One mall in Pittsburgh sold for $100 last week, TribLive reports. The 1.1M SF Pittsburgh Mills mall was foreclosed on by Wells Fargo in November 2015. The deal was a “consensual foreclosure” with the previous owners still owing the bank $143M as of October 2015. Though the example is extreme, Brown said foreclosures will be the fate of many Class-C [and] D level malls.

“Almost all of it is going to have to trade hands, because the people who own it now would have already made the change if they could have afforded it,” Brown said. “You’ll end up having to have these properties fail or go back to the bank. But ... the pricing will have to be so low that someone can take it as a redevelopment play.”

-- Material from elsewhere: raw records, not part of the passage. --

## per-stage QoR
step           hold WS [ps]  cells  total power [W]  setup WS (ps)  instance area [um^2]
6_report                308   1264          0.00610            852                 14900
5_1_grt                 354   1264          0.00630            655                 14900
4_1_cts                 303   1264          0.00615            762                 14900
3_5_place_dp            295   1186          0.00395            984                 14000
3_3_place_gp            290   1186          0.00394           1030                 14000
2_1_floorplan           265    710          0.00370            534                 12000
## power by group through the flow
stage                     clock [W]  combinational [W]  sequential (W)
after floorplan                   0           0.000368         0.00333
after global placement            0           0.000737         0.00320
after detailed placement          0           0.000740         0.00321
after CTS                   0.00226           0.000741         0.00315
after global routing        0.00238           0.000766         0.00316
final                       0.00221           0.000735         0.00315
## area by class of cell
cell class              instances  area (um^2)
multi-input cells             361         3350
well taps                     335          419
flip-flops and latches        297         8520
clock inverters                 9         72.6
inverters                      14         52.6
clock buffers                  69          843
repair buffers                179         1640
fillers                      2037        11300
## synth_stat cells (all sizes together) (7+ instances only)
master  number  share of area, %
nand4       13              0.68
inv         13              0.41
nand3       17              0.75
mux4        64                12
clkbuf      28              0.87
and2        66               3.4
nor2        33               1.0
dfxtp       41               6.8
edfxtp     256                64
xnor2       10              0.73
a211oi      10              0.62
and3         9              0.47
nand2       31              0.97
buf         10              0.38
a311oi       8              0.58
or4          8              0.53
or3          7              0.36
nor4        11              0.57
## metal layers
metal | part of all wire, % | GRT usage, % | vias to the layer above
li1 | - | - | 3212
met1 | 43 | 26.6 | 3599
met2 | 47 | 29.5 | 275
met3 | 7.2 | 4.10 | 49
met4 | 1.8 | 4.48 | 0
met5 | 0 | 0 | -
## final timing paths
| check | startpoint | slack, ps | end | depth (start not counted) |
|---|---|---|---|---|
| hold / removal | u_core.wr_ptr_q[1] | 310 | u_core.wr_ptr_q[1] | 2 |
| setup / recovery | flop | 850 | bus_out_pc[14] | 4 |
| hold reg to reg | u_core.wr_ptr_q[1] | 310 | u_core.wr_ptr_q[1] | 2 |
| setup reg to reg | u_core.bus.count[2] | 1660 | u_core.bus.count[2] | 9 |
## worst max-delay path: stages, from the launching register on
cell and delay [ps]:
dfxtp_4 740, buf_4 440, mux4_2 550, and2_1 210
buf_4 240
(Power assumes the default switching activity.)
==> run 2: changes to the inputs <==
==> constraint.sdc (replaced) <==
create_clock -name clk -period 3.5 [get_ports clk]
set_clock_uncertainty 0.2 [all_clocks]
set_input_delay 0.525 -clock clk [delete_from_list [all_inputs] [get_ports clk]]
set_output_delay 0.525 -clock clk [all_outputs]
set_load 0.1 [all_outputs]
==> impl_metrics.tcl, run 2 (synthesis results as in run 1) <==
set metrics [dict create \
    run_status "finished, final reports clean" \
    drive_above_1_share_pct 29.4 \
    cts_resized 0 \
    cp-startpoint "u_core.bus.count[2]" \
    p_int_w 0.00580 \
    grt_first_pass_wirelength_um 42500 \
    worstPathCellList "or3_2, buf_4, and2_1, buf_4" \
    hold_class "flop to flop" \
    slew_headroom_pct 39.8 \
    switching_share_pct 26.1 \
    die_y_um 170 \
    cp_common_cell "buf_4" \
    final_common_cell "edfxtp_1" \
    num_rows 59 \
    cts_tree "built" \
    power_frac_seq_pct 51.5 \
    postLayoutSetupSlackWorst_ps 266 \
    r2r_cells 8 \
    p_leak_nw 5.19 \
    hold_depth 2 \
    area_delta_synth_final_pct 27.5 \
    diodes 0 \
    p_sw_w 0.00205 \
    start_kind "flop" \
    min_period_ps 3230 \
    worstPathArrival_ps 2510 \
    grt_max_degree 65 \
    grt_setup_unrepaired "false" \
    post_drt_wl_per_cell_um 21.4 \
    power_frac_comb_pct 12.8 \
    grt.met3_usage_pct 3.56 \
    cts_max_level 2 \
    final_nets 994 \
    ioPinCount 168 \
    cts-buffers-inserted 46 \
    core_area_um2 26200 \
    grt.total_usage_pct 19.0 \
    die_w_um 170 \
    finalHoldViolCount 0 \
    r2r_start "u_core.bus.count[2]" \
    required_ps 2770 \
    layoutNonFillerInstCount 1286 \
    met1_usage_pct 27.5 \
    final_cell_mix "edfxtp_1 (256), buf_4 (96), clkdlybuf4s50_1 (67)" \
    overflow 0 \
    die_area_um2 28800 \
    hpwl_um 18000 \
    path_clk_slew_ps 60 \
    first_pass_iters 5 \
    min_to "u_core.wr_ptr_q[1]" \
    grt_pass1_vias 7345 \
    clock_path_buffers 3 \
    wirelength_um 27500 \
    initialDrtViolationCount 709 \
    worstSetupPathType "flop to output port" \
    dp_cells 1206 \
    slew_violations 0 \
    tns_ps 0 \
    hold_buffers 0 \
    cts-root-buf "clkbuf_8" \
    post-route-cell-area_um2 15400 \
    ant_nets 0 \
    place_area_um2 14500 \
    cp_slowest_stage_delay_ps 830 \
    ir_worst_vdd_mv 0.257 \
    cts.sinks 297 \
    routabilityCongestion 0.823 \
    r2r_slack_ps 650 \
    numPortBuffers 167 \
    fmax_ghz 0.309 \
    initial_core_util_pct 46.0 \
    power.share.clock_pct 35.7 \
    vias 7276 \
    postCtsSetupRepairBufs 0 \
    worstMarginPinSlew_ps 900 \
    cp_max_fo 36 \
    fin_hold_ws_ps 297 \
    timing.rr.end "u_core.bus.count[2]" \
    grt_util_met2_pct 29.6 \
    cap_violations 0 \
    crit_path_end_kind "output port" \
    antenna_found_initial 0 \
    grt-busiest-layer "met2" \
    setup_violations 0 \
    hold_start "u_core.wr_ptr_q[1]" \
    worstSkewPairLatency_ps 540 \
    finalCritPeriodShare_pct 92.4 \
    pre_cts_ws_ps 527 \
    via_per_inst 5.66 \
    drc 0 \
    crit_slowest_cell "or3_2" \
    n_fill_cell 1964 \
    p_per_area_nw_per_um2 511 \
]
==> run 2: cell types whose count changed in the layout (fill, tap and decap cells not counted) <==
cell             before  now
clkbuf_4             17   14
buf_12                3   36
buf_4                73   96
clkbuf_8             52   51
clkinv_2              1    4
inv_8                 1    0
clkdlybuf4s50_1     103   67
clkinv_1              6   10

Brown told Bisnow we’re seeing a major drop-off in overall mall count, and the retail expert predicts the U.S. will drop from roughly 1,050 malls to the 700s within the next decade. Though Brown said trophy malls such as Cosa Mesa’s South Coast Plaza or the Palisades Center in New York won’t experience the brunt of these closures, they’re still going to feel the impact of the shift.

“The weird challenge when it comes to closures is everyone in the mall world will be impacted,” he said. “With this weakness out there, it’s widening the gulf in performance between Class-A trophy centers and everything else. The pressure [is on] for all these department store guys to right-size with e-commerce.”